Detailed plan: [docs/cadforge-self-improving-curriculum.md](docs/cadforge-self-improving-curriculum.md)

## Artifacts

- Space: [sanjuhs/cadforge-cadquery-openenv](https://huggingface.co/spaces/sanjuhs/cadforge-cadquery-openenv)
- Dataset: [sanjuhs/cadforge-cadquery-agentic-traces](https://huggingface.co/datasets/sanjuhs/cadforge-cadquery-agentic-traces)
- Qwen3.5-2B SFT: [sanjuhs/qwen35-2b-cadforge-sft-lora](https://huggingface.co/sanjuhs/qwen35-2b-cadforge-sft-lora)
- Qwen3.5-2B GRPO: [sanjuhs/qwen35-2b-cadforge-grpo-lora](https://huggingface.co/sanjuhs/qwen35-2b-cadforge-grpo-lora)
- Qwen3.5-9B SFT: [sanjuhs/qwen35-9b-cadforge-sft-lora](https://huggingface.co/sanjuhs/qwen35-9b-cadforge-sft-lora)
- Qwen3.5-9B GRPO: [sanjuhs/qwen35-9b-cadforge-grpo-lora](https://huggingface.co/sanjuhs/qwen35-9b-cadforge-grpo-lora)
- Qwen3.5-9B strict GRPO: [sanjuhs/qwen35-9b-cadforge-grpo-strict-build-lora](https://huggingface.co/sanjuhs/qwen35-9b-cadforge-grpo-strict-build-lora)
- Qwen3.5-9B adaptive repair GRPO: [sanjuhs/qwen35-9b-cadforge-grpo-adaptive-repair-lora](https://huggingface.co/sanjuhs/qwen35-9b-cadforge-grpo-adaptive-repair-lora)
- Training evidence bundle: [sanjuhs/cadforge-training-evidence](https://huggingface.co/datasets/sanjuhs/cadforge-training-evidence)
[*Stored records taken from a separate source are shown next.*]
`src/rtl/riscv_uat_pkg.sv`:
```
// Shared definitions for the UART transmitter: register offsets, STATUS/CTRL
// bit positions and the frame FSM state encoding.
package riscv_uat_pkg;

  localparam logic [3:0] UAT_OFS_DATA   = 4'h0;
  localparam logic [3:0] UAT_OFS_STATUS = 4'h4;
  localparam logic [3:0] UAT_OFS_DIV    = 4'h8;
  localparam logic [3:0] UAT_OFS_CTRL   = 4'hC;

  localparam int STAT_FULL    = 0;
  localparam int STAT_EMPTY   = 1;
  localparam int STAT_BUSY    = 2;
  localparam int STAT_OVF     = 3;
  localparam int STAT_CNT_LSB = 8;

  localparam int CTRL_IRQEN = 0;
  localparam int CTRL_FLUSH = 1;

  typedef enum logic [1:0] {
    UAT_IDLE,
    UAT_START,
    UAT_DATA,
    UAT_STOP
  } uat_state_e;

endpackage

```
`src/rtl/riscv_sync_fifo.sv`:
```
// Single-clock FIFO with occupancy count and one-cycle flush.
// A push is accepted only when not full, judged before any same-cycle pop.
module riscv_sync_fifo #(
  parameter int WIDTH = 8,
  parameter int DEPTH = 16
) (
  input  logic                       clk,
  input  logic                       rst,
  input  logic                       i_push,
  input  logic                       i_pop,
  input  logic                       i_flush,
  input  logic [WIDTH-1:0]           i_data,
  output logic [WIDTH-1:0]           o_data,
  output logic                       o_full,
  output logic                       o_empty,
  output logic [$clog2(DEPTH):0]     o_count
);

  localparam int AW = $clog2(DEPTH);
  localparam int CW = AW + 1;
  localparam logic [CW-1:0] FULL_CNT = CW'(DEPTH);

  logic [WIDTH-1:0] r_mem [DEPTH];
  logic [AW-1:0]    r_wr_ptr;
  logic [AW-1:0]    r_rd_ptr;
  logic [CW-1:0]    r_count;
  logic             w_do_push;
  logic             w_do_pop;

  assign o_full    = (r_count == FULL_CNT);
  assign o_empty   = (r_count == '0);
  assign o_count   = r_count;
  assign o_data    = r_mem[r_rd_ptr];
  assign w_do_push = i_push && !o_full;
  assign w_do_pop  = i_pop && !o_empty;

  always_ff @(posedge clk or posedge rst) begin
    if (rst) begin
      r_wr_ptr <= '0;
      r_rd_ptr <= '0;
      r_count  <= '0;
    end else if (i_flush) begin
      r_wr_ptr <= '0;
      r_rd_ptr <= '0;
      r_count  <= '0;
    end else begin
      if (w_do_push) r_wr_ptr <= r_wr_ptr + AW'(1);
      if (w_do_pop)  r_rd_ptr <= r_rd_ptr + AW'(1);
      case ({w_do_push, w_do_pop})
        2'b10:   r_count <= r_count + CW'(1);
        2'b01:   r_count <= r_count - CW'(1);
        default: r_count <= r_count;
      endcase
    end
  end

  always_ff @(posedge clk) begin
    if (w_do_push) r_mem[r_wr_ptr] <= i_data;
  end

endmodule

```
`src/rtl/riscv_uat_tx.sv`:
```
// Memory-mapped UART transmitter: register file, TX FIFO and the serial frame
// FSM (start, LSB-first data, stop) with per-frame latched baud divisor.
module riscv_uat_tx
  import riscv_uat_pkg::*;
#(
  parameter int CLK_FREQ   = 50_000_000,
  parameter int BAUD       = 115_200,
  parameter int FIFO_DEPTH = 16,
  parameter int DATA_BITS  = 8,
  parameter int STOP_BITS  = 1
) (
  input  logic        clk,
  input  logic        rst,
  input  logic        sel,
  input  logic [3:0]  addr,
  input  logic [3:0]  wStrb,
  input  logic [31:0] wData,
  output logic [31:0] rData,
  output logic        tx,
  output logic        irq
);

  localparam int FIFO_CW = $clog2(FIFO_DEPTH) + 1;
  localparam int DIV_RAW = CLK_FREQ / BAUD;
  localparam logic [15:0] DIV_RST = (DIV_RAW < 1)     ? 16'd1 :
                                    (DIV_RAW > 65535) ? 16'hFFFF : 16'(DIV_RAW);
  localparam logic [2:0] LAST_DATA = 3'(DATA_BITS - 1);
  localparam logic [2:0] LAST_STOP = 3'(STOP_BITS - 1);

  logic                 w_wr, w_wr_data, w_wr_status, w_wr_div, w_wr_ctrl;
  logic                 w_full, w_empty, w_flush, w_avail;
  logic [FIFO_CW-1:0]   w_count;
  logic [8:0]           w_cnt9;
  logic [DATA_BITS-1:0] w_head;
  logic                 w_bit_end, w_last_stop, w_pop, w_shift, w_busy, w_ovf_set;
  logic [31:0]          w_status;
  logic                 w_unused;

  logic [15:0]          r_div;
  logic                 r_irq_en, r_ovf, r_irq, r_tx;
  uat_state_e           r_state;
  logic [2:0]           r_bit_cnt;
  logic [15:0]          r_clk_cnt;
  logic [15:0]          r_div_lat;
  logic [DATA_BITS-1:0] r_shift;

  assign w_wr        = sel & wStrb[0];
  assign w_wr_data   = w_wr && (addr[3:2] == UAT_OFS_DATA[3:2]);
  assign w_wr_status = w_wr && (addr[3:2] == UAT_OFS_STATUS[3:2]);
  assign w_wr_div    = w_wr && (addr[3:2] == UAT_OFS_DIV[3:2]);
  assign w_wr_ctrl   = w_wr && (addr[3:2] == UAT_OFS_CTRL[3:2]);
  assign w_flush     = w_wr_ctrl && wData[CTRL_FLUSH];
  assign w_ovf_set   = w_wr_data && w_full;

  // A flushed FIFO must not hand its stale head to the FSM in the same cycle.
  assign w_avail     = !w_empty && !w_flush;
  assign w_busy      = (r_state != UAT_IDLE);
  assign w_bit_end   = (r_clk_cnt == 16'd0);
  assign w_last_stop = (r_bit_cnt == LAST_STOP);
  assign w_pop       = w_avail && ((r_state == UAT_IDLE) ||
                       (r_state == UAT_STOP && w_bit_end && w_last_stop));
  assign w_shift     = w_bit_end && (r_state == UAT_START || r_state == UAT_DATA);
  assign w_cnt9      = 9'(w_count);
  assign w_unused    = ^{wStrb[3:1], addr[1:0], wData[31:16], w_cnt9[8]};

  riscv_sync_fifo #(
    .WIDTH (DATA_BITS),
    .DEPTH (FIFO_DEPTH)
  ) u_fifo (
    .clk     (clk),
    .rst     (rst),
    .i_push  (w_wr_data),
    .i_pop   (w_pop),
    .i_flush (w_flush),
    .i_data  (wData[DATA_BITS-1:0]),
    .o_data  (w_head),
    .o_full  (w_full),
    .o_empty (w_empty),
    .o_count (w_count)
  );

  always_comb begin
    w_status                       = '0;
    w_status[STAT_FULL]            = w_full;
    w_status[STAT_EMPTY]           = w_empty;
    w_status[STAT_BUSY]            = w_busy;
    w_status[STAT_OVF]             = r_ovf;
    w_status[STAT_CNT_LSB +: 8]    = w_cnt9[7:0];
  end

  always_comb begin
    rData = '0;
    if (sel) begin
      case (addr[3:2])
        UAT_OFS_STATUS[3:2]: rData = w_status;
        UAT_OFS_DIV[3:2]:    rData = {16'd0, r_div};
        UAT_OFS_CTRL[3:2]:   rData = {31'd0, r_irq_en};
        default:             rData = '0;
      endcase
    end
  end

  always_ff @(posedge clk or posedge rst) begin
    if (rst) begin
      r_div    <= DIV_RST;
      r_irq_en <= 1'b0;
      r_ovf    <= 1'b0;
      r_irq    <= 1'b0;
    end else begin
      if (w_wr_div)  r_div <= (wData[15:0] == 16'd0) ? 16'd1 : wData[15:0];
      if (w_wr_ctrl) r_irq_en <= wData[CTRL_IRQEN];
      // Set is written last so a same-cycle overflow beats the W1C clear.
      if (w_wr_status && wData[STAT_OVF]) r_ovf <= 1'b0;
      if (w_ovf_set) r_ovf <= 1'b1;
      r_irq <= r_irq_en & w_empty & ~w_busy;
    end
  end

  always_ff @(posedge clk or posedge rst) begin
    if (rst) begin
      r_state   <= UAT_IDLE;
      r_tx      <= 1'b1;
      r_bit_cnt <= '0;
      r_clk_cnt <= '0;
    end else begin
      case (r_state)
        UAT_IDLE: begin
          if (w_pop) begin
            r_state   <= UAT_START;
            r_tx      <= 1'b0;
            r_clk_cnt <= r_div - 16'd1;
          end
        end
        UAT_START: begin
          if (w_bit_end) begin
            r_state   <= UAT_DATA;
            r_tx      <= r_shift[0];
            r_bit_cnt <= '0;
            r_clk_cnt <= r_div_lat - 16'd1;
          end else begin
            r_clk_cnt <= r_clk_cnt - 16'd1;
          end
        end
        UAT_DATA: begin
          if (w_bit_end) begin
            r_clk_cnt <= r_div_lat - 16'd1;
            if (r_bit_cnt == LAST_DATA) begin
              r_state   <= UAT_STOP;
              r_tx      <= 1'b1;
              r_bit_cnt <= '0;
            end else begin
              r_tx      <= r_shift[0];
              r_bit_cnt <= r_bit_cnt + 3'd1;
            end
          end else begin
            r_clk_cnt <= r_clk_cnt - 16'd1;
          end
        end
        UAT_STOP: begin
          if (w_bit_end && w_last_stop) begin
            if (w_pop) begin
              r_state   <= UAT_START;
              r_tx      <= 1'b0;
              r_clk_cnt <= r_div - 16'd1;
            end else begin
              r_state   <= UAT_IDLE;
            end
          end else if (w_bit_end) begin
            r_bit_cnt <= r_bit_cnt + 3'd1;
            r_clk_cnt <= r_div_lat - 16'd1;
          end else begin
            r_clk_cnt <= r_clk_cnt - 16'd1;
          end
        end
        default: r_state <= UAT_IDLE;
      endcase
    end
  end

  // Frame datapath: byte and divisor are captured together at pop time.
  always_ff @(posedge clk) begin
    if (w_pop) begin
      r_shift   <= w_head;
      r_div_lat <= r_div;
    end else if (w_shift) begin
      r_shift   <= r_shift >> 1;
    end
  end

  assign tx  = r_tx;
  assign irq = r_irq;

endmodule
```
## Adaptive Repair Curriculum

After strict GRPO, CADForge mined the `320` completion traces and generated a new adaptive repair curriculum. The curriculum found the dominant failure class automatically:

| Failure class | Count |
|---|---:|
| syntax closure | `110` |
| type/value/CAD kernel errors | `47` |
| disconnected or weak geometry | `26` |
| undefined names | `20` |
| invented API | `17` |
| missing fixture | `15` |
| unknown build failure | `15` |
| low editability | `4` |

The first adaptive run was useful because it failed loudly: `120` repair completions produced `0` builds and showed clipped outputs. We fixed the curriculum and completion budget, reran it as `20260426-adaptive-repair-final-8192`, and got `53/180` buildable repairs with `0` clipped completions. That is the self-improvement loop in miniature: the environment found a concrete weakness, generated a targeted repair distribution, and the next run improved that failure mode.